Dormann started to investigate the molecular basis of ALS and FTD during her postdoctoral fellowship in the lab of Christian Haass. She had joined his lab in 2007, right after the recognition that two particular proteins are common to the abnormal protein deposits in the nerve cells of ALS and FTD patients. “And the topic has fascinated me ever since,” she says.

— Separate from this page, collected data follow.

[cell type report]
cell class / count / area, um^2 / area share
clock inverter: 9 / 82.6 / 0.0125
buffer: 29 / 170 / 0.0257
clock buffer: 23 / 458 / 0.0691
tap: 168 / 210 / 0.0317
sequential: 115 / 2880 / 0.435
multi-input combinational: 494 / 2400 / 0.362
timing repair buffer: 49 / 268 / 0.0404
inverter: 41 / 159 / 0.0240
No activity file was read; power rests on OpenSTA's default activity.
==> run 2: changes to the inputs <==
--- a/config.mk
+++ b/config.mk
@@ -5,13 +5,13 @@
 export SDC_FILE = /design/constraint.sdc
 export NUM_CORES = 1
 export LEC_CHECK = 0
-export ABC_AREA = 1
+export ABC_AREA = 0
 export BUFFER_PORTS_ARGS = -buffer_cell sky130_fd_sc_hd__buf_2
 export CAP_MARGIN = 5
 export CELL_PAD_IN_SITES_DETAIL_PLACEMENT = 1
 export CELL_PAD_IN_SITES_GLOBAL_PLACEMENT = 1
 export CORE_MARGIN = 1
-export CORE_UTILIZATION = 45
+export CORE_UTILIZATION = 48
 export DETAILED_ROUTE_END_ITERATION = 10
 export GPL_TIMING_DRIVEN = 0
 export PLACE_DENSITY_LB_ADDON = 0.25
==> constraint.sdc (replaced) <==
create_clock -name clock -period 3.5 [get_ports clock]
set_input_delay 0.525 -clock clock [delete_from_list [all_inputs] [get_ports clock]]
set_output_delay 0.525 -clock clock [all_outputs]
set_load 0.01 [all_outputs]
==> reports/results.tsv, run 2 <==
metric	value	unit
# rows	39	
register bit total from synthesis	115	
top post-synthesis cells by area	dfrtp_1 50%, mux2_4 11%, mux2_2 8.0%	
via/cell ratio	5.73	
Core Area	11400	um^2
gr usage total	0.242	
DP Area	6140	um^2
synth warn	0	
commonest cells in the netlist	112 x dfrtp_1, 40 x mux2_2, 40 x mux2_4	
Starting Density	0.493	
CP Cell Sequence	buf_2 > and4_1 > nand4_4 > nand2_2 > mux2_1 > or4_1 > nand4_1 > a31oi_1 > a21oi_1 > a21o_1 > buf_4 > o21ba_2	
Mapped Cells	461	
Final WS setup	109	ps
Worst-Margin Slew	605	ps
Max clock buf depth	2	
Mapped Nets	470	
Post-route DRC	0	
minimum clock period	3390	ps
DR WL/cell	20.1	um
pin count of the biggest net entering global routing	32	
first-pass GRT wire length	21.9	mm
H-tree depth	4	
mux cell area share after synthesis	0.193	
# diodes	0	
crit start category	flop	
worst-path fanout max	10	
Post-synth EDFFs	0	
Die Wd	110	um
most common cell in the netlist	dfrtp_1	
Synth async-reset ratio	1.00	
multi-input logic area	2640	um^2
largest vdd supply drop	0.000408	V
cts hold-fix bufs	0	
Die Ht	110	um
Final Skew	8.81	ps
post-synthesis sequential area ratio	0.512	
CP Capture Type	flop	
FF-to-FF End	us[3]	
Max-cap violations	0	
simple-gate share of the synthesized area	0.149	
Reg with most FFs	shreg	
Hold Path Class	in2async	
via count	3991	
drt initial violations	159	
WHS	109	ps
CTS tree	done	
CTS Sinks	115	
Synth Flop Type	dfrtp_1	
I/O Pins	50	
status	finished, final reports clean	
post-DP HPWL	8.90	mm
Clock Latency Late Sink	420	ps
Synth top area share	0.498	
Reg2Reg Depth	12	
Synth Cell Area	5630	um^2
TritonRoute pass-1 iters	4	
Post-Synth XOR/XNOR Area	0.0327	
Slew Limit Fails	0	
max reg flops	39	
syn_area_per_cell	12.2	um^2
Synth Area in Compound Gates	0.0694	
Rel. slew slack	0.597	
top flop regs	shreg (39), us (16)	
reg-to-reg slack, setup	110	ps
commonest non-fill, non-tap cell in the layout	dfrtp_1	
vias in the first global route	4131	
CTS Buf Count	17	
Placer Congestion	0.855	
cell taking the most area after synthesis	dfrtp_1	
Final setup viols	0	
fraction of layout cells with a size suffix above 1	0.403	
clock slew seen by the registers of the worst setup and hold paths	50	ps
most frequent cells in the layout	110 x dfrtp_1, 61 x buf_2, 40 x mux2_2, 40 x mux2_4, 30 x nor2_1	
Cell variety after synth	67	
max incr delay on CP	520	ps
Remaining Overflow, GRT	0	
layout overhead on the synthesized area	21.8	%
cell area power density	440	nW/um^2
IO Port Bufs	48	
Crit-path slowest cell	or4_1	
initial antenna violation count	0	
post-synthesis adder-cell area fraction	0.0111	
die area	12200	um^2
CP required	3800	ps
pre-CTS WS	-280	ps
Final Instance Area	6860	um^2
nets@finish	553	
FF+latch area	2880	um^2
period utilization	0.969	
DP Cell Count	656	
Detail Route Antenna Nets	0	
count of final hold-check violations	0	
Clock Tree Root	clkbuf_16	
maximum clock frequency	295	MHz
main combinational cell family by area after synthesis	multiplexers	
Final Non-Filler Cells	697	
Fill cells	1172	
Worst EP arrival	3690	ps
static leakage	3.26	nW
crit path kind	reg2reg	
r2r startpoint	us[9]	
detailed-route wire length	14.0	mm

These two proteins, known as TDP-43 and FUS, play an essential part in regulating the expression of genetic information in the nucleus. Dormann’s studies have shown that in patients with ALS or FTD, import of these proteins into the nucleus is disrupted. They therefore accumulate in the cytosol (the soluble phase that surrounds the nucleus), forming droplet-like structures called stress granules. These droplets are formed by a process called liquid-liquid phase separation, a phenomenon that resembles the separation of oil droplets from vinegar in a salad dressing. “The formation of stress granules is actually a protective response that is found in all cell types. When the stressful situation is over, the granules are resolved again,” Dormann points out. Problems arise when, owing to the failure of certain control mechanisms, the stress granules solidify and form insoluble deposits. In this case, the proteins can no longer perform their normal functions and the presence of these aggregates in the cytosol have deleterious effects on the cell. “These two effects together appear to make life especially difficult for nerve cells, and they ultimately die.”

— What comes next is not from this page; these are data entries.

## config.mk

```make
export PLATFORM = sky130hd
export DESIGN_NAME = axis_vid_out
export DESIGN_NICKNAME = d
export VERILOG_FILES = /design/src/rtl/axis_vid_out.sv
export SDC_FILE = /design/constraint.sdc
export NUM_CORES = 1
export LEC_CHECK = 0
export BUFFER_PORTS_ARGS = -buffer_cell sky130_fd_sc_hd__buf_4
export CAP_MARGIN = 20
export CORE_UTILIZATION = 40
export DETAILED_ROUTE_END_ITERATION = 12
export PLACE_DENSITY_LB_ADDON = 0.08
export SYNTH_ARGS = -nofsm -noshare
export SYNTH_HDL_FRONTEND = slang
export SYNTH_SLANG_ARGS = --single-unit
```

## constraint.sdc

```tcl
create_clock -name pixel_clk -period 2.1 [get_ports pixel_clk]
set_clock_uncertainty 0.15 [all_clocks]
set_input_delay 0.315 -clock pixel_clk [delete_from_list [all_inputs] [get_ports pixel_clk]]
set_output_delay 0.315 -clock pixel_clk [all_outputs]
set_load 0.03 [all_outputs]
```

## src/rtl/axis_vid_out.sv

```systemverilog
// AXI4-Stream video to native timed video, with a free-running raster and SOF/EOL lock FSM.
// Defining VID_OUT_ERR_CNT_EN adds the saturating err_cnt output.
module axis_vid_out #(
    parameter int DATA_WIDTH = 24,
    parameter int H_ACTIVE   = 640,
    parameter int H_FP       = 16,
    parameter int H_SYNC     = 96,
    parameter int H_BP       = 48,
    parameter int V_ACTIVE   = 480,
    parameter int V_FP       = 10,
    parameter int V_SYNC     = 2,
    parameter int V_BP       = 33,
    parameter int SYNC_POL   = 0
) (
    input  logic                  pixel_clk,
    input  logic                  rst,
    input  logic [DATA_WIDTH-1:0] s_axis_video_tdata,
    input  logic                  s_axis_video_tvalid,
    output logic                  s_axis_video_tready,
    input  logic                  s_axis_video_tuser,
    input  logic                  s_axis_video_tlast,
    output logic [DATA_WIDTH-1:0] vid_data,
    output logic                  vid_active_video,
    output logic                  vid_hsync,
    output logic                  vid_vsync,
    output logic                  vid_hblank,
    output logic                  vid_vblank,
    output logic                  locked
`ifdef VID_OUT_ERR_CNT_EN
    ,
    output logic [15:0]           err_cnt
`endif
);
    localparam int H_TOTAL = H_ACTIVE + H_FP + H_SYNC + H_BP;
    localparam int V_TOTAL = V_ACTIVE + V_FP + V_SYNC + V_BP;
    localparam int HW = (H_TOTAL > 1) ? $clog2(H_TOTAL) : 1;
    localparam int VW = (V_TOTAL > 1) ? $clog2(V_TOTAL) : 1;

    localparam logic [HW-1:0] H_LAST   = HW'(H_TOTAL - 1);
    localparam logic [HW-1:0] H_ACT    = HW'(H_ACTIVE);
    localparam logic [HW-1:0] H_EOL    = HW'(H_ACTIVE - 1);
    localparam logic [HW-1:0] HS_FIRST = HW'(H_ACTIVE + H_FP);
    localparam logic [HW-1:0] HS_LAST  = HW'(H_ACTIVE + H_FP + H_SYNC - 1);
    localparam logic [VW-1:0] V_LAST   = VW'(V_TOTAL - 1);
    localparam logic [VW-1:0] V_ACT    = VW'(V_ACTIVE);
    localparam logic [VW-1:0] VS_FIRST = VW'(V_ACTIVE + V_FP);
    localparam logic [VW-1:0] VS_LAST  = VW'(V_ACTIVE + V_FP + V_SYNC - 1);
    localparam logic          SYNC_ON  = (SYNC_POL != 0);

    typedef enum logic [1:0] {SEEK, ARMED, LOCKED} state_t;

    state_t          state, state_next;
    logic [HW-1:0]   h_cnt;
    logic [VW-1:0]   v_cnt;
    logic            h_wrap, origin, active, at_eol;
    logic            consume, underflow, framing, arm_ok;

    assign h_wrap  = (h_cnt == H_LAST);
    assign origin  = (h_cnt == '0) && (v_cnt == '0);
    assign active  = (h_cnt < H_ACT) && (v_cnt < V_ACT);
    assign at_eol  = (h_cnt == H_EOL);

    // A beat transfers when tvalid & tready on a rising edge; tready never waits on tvalid
    // except in SEEK, where an SOF beat is held back until the raster reaches (0,0).
    assign consume   = s_axis_video_tvalid & s_axis_video_tready;
    assign underflow = (state == LOCKED) & active & ~s_axis_video_tvalid;
    assign framing   = (state == LOCKED) & consume &
                       ((s_axis_video_tuser != origin) | (s_axis_video_tlast != at_eol));
    assign arm_ok    = s_axis_video_tuser & (s_axis_video_tlast == at_eol);

    always_ff @(posedge pixel_clk) begin
        if (rst) begin
            state <= SEEK;
        end else begin
            state <= state_next;
        end
    end

    always_comb begin
        state_next = state;
        case (state)
            SEEK:    if (s_axis_video_tvalid && s_axis_video_tuser) state_next = ARMED;
            ARMED:   if (consume) state_next = arm_ok ? LOCKED : SEEK;
            LOCKED:  if (underflow || framing) state_next = SEEK;
            default: state_next = SEEK;
        endcase
    end

    always_comb begin
        s_axis_video_tready = 1'b0;
        locked              = (state == LOCKED);
        if (!rst) begin
            case (state)
                SEEK:    s_axis_video_tready = ~(s_axis_video_tvalid & s_axis_video_tuser);
                ARMED:   s_axis_video_tready = origin;
                LOCKED:  s_axis_video_tready = active;
                default: s_axis_video_tready = 1'b0;
            endcase
        end
    end

    // Raster never stalls on the stream; outputs register the current raster position.
    always_ff @(posedge pixel_clk) begin
        if (rst) begin
            h_cnt            <= '0;
            v_cnt            <= '0;
            vid_data         <= '0;
            vid_active_video <= 1'b0;
            vid_hsync        <= ~SYNC_ON;
            vid_vsync        <= ~SYNC_ON;
            vid_hblank       <= 1'b0;
            vid_vblank       <= 1'b0;
        end else begin
            h_cnt <= h_wrap ? '0 : h_cnt + HW'(1);
            if (h_wrap) begin
                v_cnt <= (v_cnt == V_LAST) ? '0 : v_cnt + VW'(1);
            end
            vid_data         <= (consume && state != SEEK) ? s_axis_video_tdata : '0;
            vid_active_video <= active;
            vid_hsync        <= (h_cnt >= HS_FIRST && h_cnt <= HS_LAST) ? SYNC_ON : ~SYNC_ON;
            vid_vsync        <= (v_cnt >= VS_FIRST && v_cnt <= VS_LAST) ? SYNC_ON : ~SYNC_ON;
            vid_hblank       <= (h_cnt >= H_ACT);
            vid_vblank       <= (v_cnt >= V_ACT);
        end
    end

`ifdef VID_OUT_ERR_CNT_EN
    always_ff @(posedge pixel_clk) begin
        if (rst) begin
            err_cnt <= '0;
        end else if ((underflow || framing) && err_cnt != 16'hFFFF) begin
            err_cnt <= err_cnt + 16'd1;
        end
    end
`endif

endmodule

```

* Word level (Yosys, flattened, before mapping)
Cells that the tools add are included.
** Operators by class
- $add $sub $neg :: 2
- Magnitude comparators :: 8
- Equal/unequal tests :: 11
- Mux-type cells :: 10
- Bitwise logic cells :: 11
- Reductions and logical operators :: 14
** Operators by type and width (number)
- 10-bit equality test, second input constant :: 3
- 10-bit by 1-bit adder with 10-bit output, second input constant :: 2
- 10-bit greater-or-equal comparator, second input constant :: 2
- 10-bit by 9-bit greater-or-equal comparator with 1-bit output, second input constant :: 2
- 10-bit logical NOT :: 2
- 10-bit less-or-equal comparator, second input constant :: 1
- 10-bit by 9-bit less-or-equal comparator with 1-bit output, second input constant :: 1
- 10-bit < comparator, second input constant :: 1
- 10-bit by 9-bit < comparator with 1-bit output, second input constant :: 1
- 10-bit two-way mux :: 1
- 2-bit two-way mux :: 4
- 1-bit AND :: 7
- 1-bit logical AND :: 6
- 2-bit case mux with 3 select lines :: 1
- 2-bit != test, second input constant :: 2
- 2-bit OR reduction :: 2
- 1-bit two-way mux :: 3
- 1-bit inverter :: 3
- 1-bit case mux with 3 select lines :: 1
- 3-bit AND reduction :: 1
- 2-bit by 1-bit equality test with 1-bit output, second input constant :: 1
- 2-bit equality test, second input constant :: 1
- 2-bit logical NOT :: 1
- 1-bit != test :: 2
- other kinds (5) :: 5
** Storage, ports and cells
- Register bits :: 51
- Logic and storage cells :: 65

* Logic depth before layout (Yosys ltp)
Gate-level depths: netlist of run 1.
- Word-level depth :: 10
- Depth in mapped cells :: 8
- Depth with buffers taken out :: 7

* Worst setup path before layout of run 1
OpenSTA, ideal clock, no wires.
- Path type :: register -> output
- Start :: reg h_cnt[7]
- End :: out s_axis_video_tready
- Arrival time :: 1.919 ns
- Required time :: 1.635 ns
- Slack :: -0.284 ns
- Stages on the path, launching flop included :: 5
- Path buffers :: 0
- Cell sequence :: dfxtp_1 or2_2 a211oi_1 mux2i_1 o32ai_1
** On the way
- Cells in the longest elaborated chain, start to end :: 4
- Elaborated cells between the ends (all ways) :: 6
** Ends and longest elaborated chain
- from (decl) :: line 53 : logic [HW-1:0] h_cnt;
- from (signal assigned) :: line 114 : h_cnt <= h_wrap ? '0 : h_cnt + HW'(1);
- 10-bit < comparator / 10-bit logical NOT (equally long branches) :: line 60, 59
- 1-bit logical AND (on tied branches) :: line 60, 59
- 1-bit case mux with 3 select lines * :: line 93 : case (state)
- 1-bit two-way mux * :: line 92 : if (!rst) begin
- to (decl) :: line 19 : output logic s_axis_video_tready,
Mark *: on every way between the ends. The rest lies on a longest branch, timed or not.

* Final worst setup path of run 1
- Start :: reg h_cnt[0]
- End :: out s_axis_video_tready
The elaborated chain is that of the path after synthesis.

==> results by stage, run 1 <==
Outcome:
- The flow ran to the end, but the final reports show violations.
- The checks that failed: setup timing.

Run:
- The count of max-cap constraint violations is 0.

Logic synthesis:
- Counting flops with an async set or reset pin after synthesis yields a share of 0%.
- The register area share after synthesis is 50.09%.
- Counting distinct cell types in the post-synthesis netlist gives 43.
- The synthesized net count is 246.
- After technology mapping, the gate count stands at 212.
- By instance count, the leading cell after synthesis is dfxtp_1.
- During synthesis, Yosys emitted a total of 0 warnings.
- The most used flip-flop cell after synthesis is dfxtp_1.
- The commonest cells after synthesis are dfxtp_1, nor2_1, and2_1.
- A synthesized cell averages 9.614 µm².
- The combined area of all synthesized cells is 2038 µm².
- Counting flops and latches in the post-synthesis netlist gives 51.
- dfxtp_1 takes more of the synthesized area than any other cell.
- In this run, synthesis inferred 0 flip-flops with an integrated enable.
- The synthesized design devotes to its leading area cell type 50.09% of total area.
- Ranked by total cell area, the synthesized netlist is headed by dfxtp_1, and2_1, xor2_1.

Final layout:
- Compared with the post-synthesis result, the final layout area differs by 48.19%.
- The final cell area excluding filler cells is 3020 µm².
- In the final layout, the share of cells above drive strength 1 is 41.39%.
- The number of antenna diodes is 0.
- At the end of the flow, the number of nets in the layout was 336.
- The final standard cell count with taps included and fillers excluded is 369.

Placed design:
- The count of port buffers added during placement is 59.
- After detailed placement, the total cell area comes to 2715 µm².
- At the end of routability-driven placement, the weighted congestion stood at 0.8063.
- In this run, placement finished with an instance count of 353.
- Once detailed placement completed, the half-perimeter wirelength came to 3.146 mm.

Floorplan:
- The starting utilization of the core area is 42.31%.
- The number of top-level design ports is 60.
- In this run the vertical extent of the chip is 73.38 µm.
- The number of rows in the core area is 25.
- The width of the die is 73.38 µm.
- The floorplan step defined a die boundary enclosing 5385 µm².
- The core area is 4817 µm².

Power:
- The sequential power share is 57.1%.
- In this run switching power makes up 23.28% of total power.
- The clock network burns 30.8% of the power.
- The total net switching power is 402.0 µW.
- The maximum vdd ir drop is 0.3543 mV.
- Combinational logic is responsible for 12.0% of the overall power.
- The analysis attributes to cell leakage a power of 0.001312 µW.
- The internal portion of total power is 1325 µW.
- Dividing total power by cell area gives a power density of 571.7 nW/µm².

Worst setup path:
- The element type at the critical path end is an output pin.
- Of all nets on the critical path, the largest fanout is 2.
- The worst register-to-register path has a setup slack of -0.18 ns.
- The start point of the critical path is h_cnt[0].
- For the worst flop-to-flop path, the logic depth is 10.
- The critical path in this run is classified as reg2out.
- The worst register-to-register path ends at state[1].
- The data arrival time of the critical path is 1.83 ns.
- The endpoint of the worst setup timing path is s_axis_video_tready.
- The worst register-to-register path begins at h_cnt[0].
- The worst setup path is launched from a flop.
- The required time of the critical path is 1.63 ns.

Global route:
- The wire length of the first global-routing pass is 6.865 mm.
- The number of antenna violations at the first check in global routing was 0.
- The overall routing resource usage is 16.52%.
- The total overflow left after global routing is 0.
- The number of global-route vias before repair is 1546.
- The pin count of the biggest net entering global routing is 24.

STA:
- For the pin with the worst max-slew slack, the measured transition is 0.4197 ns.
- The final critical path takes up 109.4% of the cycle.
- Setup repair after global routing could not meet its margin everywhere.
- The least setup slack across all paths after layout is -0.1968 ns.
- Setup violations remaining at the end of the flow were counted as 25.
- The number of pins exceeding their max-slew limit in the final report is 0.
- The max-slew headroom at the worst pin is 71.96%.
- The hold violation total from the final report is 0.
- The final period demand of the worst path is 2.297 ns.
- For this run, the top clock speed supported by timing is 435.4 MHz.

Clocking:
- The tree is rooted in a clkbuf_8.
- The total clock buffers created by CTS is 5.
- The number of clock sinks seen by CTS is 51.
- At the later pin of the worst-skew pair, clock insertion delay measures 0.29 ns.
- The maximum buffer depth of the clock tree is 2.
- After clock tree synthesis, the clock-pin slew on the worst setup and hold paths is 0.09 ns.
- CTS built an H-tree with a depth of 2.
- The TritonCTS clock tree is done.

Min path:
- The min-delay analysis places its worst path in the category in2reg.

Routing:
- In the final routed layout, each cell accounts on average for 12.82 µm.
- The detailed-route wire length on metal 1 is 2.161 mm.
- The number of iterations in the first detailed-routing pass is 4.
- The uppermost layer routed is met4.
- The detailed router finished its first iteration with 85 violations.
- The final layout contains routed wiring with a total length of 4.729 mm.
- The routed length on met3 is 200 µm.
- The count of vias placed by the detailed router is 1770.
- The detailed-routed wire length on met2 is 2.326 mm.
- The count of nets left with antenna violations once routing finished came out at 0.
- The post-detailed-route DRC marker count is 0.
- In the routed layout, each cell is associated on average with a via count of 4.797.
-- cells by family (layout without fill, tap and decap cells) --
kind of cell	count (synthesis)	count (layout)	synth area share (%)
AO/OA/AOI/OAI	17	17	5.894
XOR/XNOR	17	17	7.305
adder cells (fa/ha/maj)	5	5	3.069
buffers and inverters	13	103	3.192
flip-flops	51	51	50.09
multiplexers	1	1	0.4911
AND/OR/NAND/NOR	108	108	29.96
-- area by class of cell --
type                    instances  area [µm²]
clock buffers                   5       68.82
multi-input cells             148        1080
inverters                       7       26.28
fillers                       449        1797
flip-flops and latches         51        1023
repair buffers                 89       724.4
well taps                      67       83.83
clock inverters                 2       13.76
-- worst min path at each step --
stage	endpoint	cells past startpoint	startpoint	slack [ns]
3_3_place_gp	vid_vsync	1	v_cnt[3]	0.34
6_report	vid_data[12]	2	s_axis_video_tdata[12]	0.06
5_1_grt	vid_data[1]	2	s_axis_video_tdata[1]	0.05
2_1_floorplan	vid_data[3]	2	s_axis_video_tdata[3]	0.28
3_5_place_dp	vid_vsync	1	v_cnt[3]	0.34
4_1_cts	vid_data[9]	2	s_axis_video_tdata[9]	0.05
-- state kept, by name, summed over array words and instances, names as in the netlist --
register,count
vid_data,24
h_cnt,10
v_cnt,10
state,2
vid_active_video,1
vid_hblank,1
vid_hsync,1
vid_vblank,1
vid_vsync,1
-- stage by stage --
| stage | setup TNS [ns] | total power, µW | setup WS (ns) | util [%] | hold WS [ns] |
|---|---|---|---|---|---|
| after global placement | 0 | 1166 | 0.04150 | 56.36 | 0.3415 |
| after CTS | -0.4970 | 1720 | -0.2648 | 58.94 | 0.05261 |
| after floorplan | 0 | 1088 | 0.08673 | - | 0.2788 |
| after detailed placement | 0 | 1166 | 0.02223 | 56.36 | 0.3377 |
| final | -1.410 | 1727 | -0.1968 | 62.70 | 0.06227 |
| after global routing | -3.475 | 1809 | -0.2835 | 62.70 | 0.05283 |
-- cell usage in the layout (no fill, tap or decap), drive strengths merged, types with 2 or more instances in the layout --
cell type,instances
nor2b,4
o21ai,3
nand2,17
inv,7
buf,87
clkbuf,7
nor4,5
or2,2
nand4,7
nand3,7
xnor2,4
and2,24
o32ai,2
xor2,13
ha,5
dfxtp,51
and3,4
nor2,25
nand2b,3
a21oi,3
clkinv,2
nor3,2
-- timing repair --
item	in CTS	in global routing
cloned	0	4
resized for setup	8	24
hold endpoints to repair	0	0
setup endpoints to repair	1	34
setup buffers	3	2
hold buffers	0	0
pin swaps	4	16
-- power groups by stage --
stage          combinational [µW]  clock [µW]  sequential, µW
2_1_floorplan                65.1           0            1020
3_3_place_gp                  158           0            1010
3_5_place_dp                  159           0            1010
4_1_cts                       178         556             986
5_1_grt                       223         597             989
6_report                      208         532             987
-- routing by layer --
metal,global-route usage [%],vias to the layer above
li1,-,894
met1,20.48,828
met2,28.40,44
met3,4.252,4
met4,4.487,0
met5,0,-
-- critical path: stages, from the launching register on --
cell	delay [ns]
dfxtp_2	0.33
inv_2	0.06
ha_4	0.12
or4b_4	0.46
nor4_4	0.18
nand2_2	0.11
o32ai_4	0.10
buf_6	0.17
Note: power is estimated with default switching activity, not from simulation.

Finding the crucial targets
Dormann is convinced that also abnormal chemical modifications of the proteins FUS and TDP-43 play an important role in the pathogenesis of FTD and ALS. In a subset of FTD patients, for example, the loss of methyl groups (‘methylation’) from particular sites in FUS increases its tendency to aggregate. It is also known that TDP-43 carries an abnormal modification (in this case, attachment of phosphate groups) in the dying neurons of ALS or FTD patients, and Dormann is currently studying its effect. “Other kinds of modifications may well be involved, which we have not yet identified,” she says. She and her group are now trying to discover more about the chemical modification of FUS and TDP-43 in both normal and stressed cells. To do so, they cleave the proteins using specific enzymes, and determine the masses of the resulting fragments using mass spectrometric methods. Since each modification increases the mass of the fragment to which it is attached in a predictable way, one can determine both the nature of the attached chemical group and its position in the protein. “This allows us to distinguish between modifications that are normally present and those that are added under conditions of abnormal cell stress. We can then investigate their biochemical functions and determine whether or not they contribute directly to disease pathogenesis.”

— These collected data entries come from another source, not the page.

==> config.mk <==
export PLATFORM = sky130hd
export DESIGN_NAME = dual_issue_scheduler_flat
export DESIGN_NICKNAME = d
export VERILOG_FILES = /design/src/rtl/dual_issue_scheduler_if.sv /design/src/rtl/dual_issue_scheduler.sv /design/src/flat_wrapper.sv
export SDC_FILE = /design/constraint.sdc
export NUM_CORES = 1
export LEC_CHECK = 0
export CORE_MARGIN = 8
export CORE_UTILIZATION = 25
export DETAILED_ROUTE_END_ITERATION = 16
export GPL_ROUTABILITY_DRIVEN = 0
export PLACE_DENSITY = 0.6
export SLEW_MARGIN = 0
export SYNTH_ARGS = -nofsm -noshare
export SYNTH_HDL_FRONTEND = slang
export SYNTH_SLANG_ARGS = --single-unit
==> constraint.sdc <==
create_clock -name clk -period 6.7 [get_ports clk]
set_input_delay 0.67 -clock clk [delete_from_list [all_inputs] [get_ports clk]]
set_output_delay 0.67 -clock clk [all_outputs]
set_load 0.05 [all_outputs]
==> src/rtl/dual_issue_scheduler_if.sv <==
// Decoder-to-scheduler pair handshake, issue lanes, flush and load writeback.
// master drives decode/flush/writeback/issue-ready; slave is the scheduler.
interface dual_issue_scheduler_if #(
    parameter int unsigned RS = 5,
    parameter int unsigned RD = 5
);
    logic                   in_valid;
    logic                   in_ready;
    logic [1:0][4:0]        in_op_code;
    logic [1:0][3:0]        in_sub_op_code;
    logic [1:0][RS-1:0]     in_rs1;
    logic [1:0][RS-1:0]     in_rs2;
    logic [1:0][RD-1:0]     in_rd;
    logic [1:0][31:0]       in_imm;

    logic [1:0]             iss_valid;
    logic                   iss_ready;
    logic [1:0][4:0]        iss_op_code;
    logic [1:0][3:0]        iss_sub_op_code;
    logic [1:0][RS-1:0]     iss_rs1;
    logic [1:0][RS-1:0]     iss_rs2;
    logic [1:0][RD-1:0]     iss_rd;
    logic [1:0][31:0]       iss_imm;

    logic                   flush;
    logic                   wb_valid;
    logic [RD-1:0]          wb_rd;

    modport master (
        output in_valid, in_op_code, in_sub_op_code, in_rs1, in_rs2, in_rd, in_imm,
        output iss_ready, flush, wb_valid, wb_rd,
        input  in_ready, iss_valid, iss_op_code, iss_sub_op_code, iss_rs1, iss_rs2,
        input  iss_rd, iss_imm
    );

    modport slave (
        input  in_valid, in_op_code, in_sub_op_code, in_rs1, in_rs2, in_rd, in_imm,
        input  iss_ready, flush, wb_valid, wb_rd,
        output in_ready, iss_valid, iss_op_code, iss_sub_op_code, iss_rs1, iss_rs2,
        output iss_rd, iss_imm
    );
endinterface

Dormann hopes that her research will make it possible to develop new approaches to the effective treatment of neurodegenerative diseases. “We are not there yet, but our basic aim is to identify central molecular targets that would enable us to tackle the real causes of these conditions.” Her research in a new DFG Priority Program devoted to phase separation in cells, which was jointly initiated by Dormann and colleagues from Mainz, Dresden and Heidelberg and will get underway in the spring of 2019, might bring her a little closer towards this goal.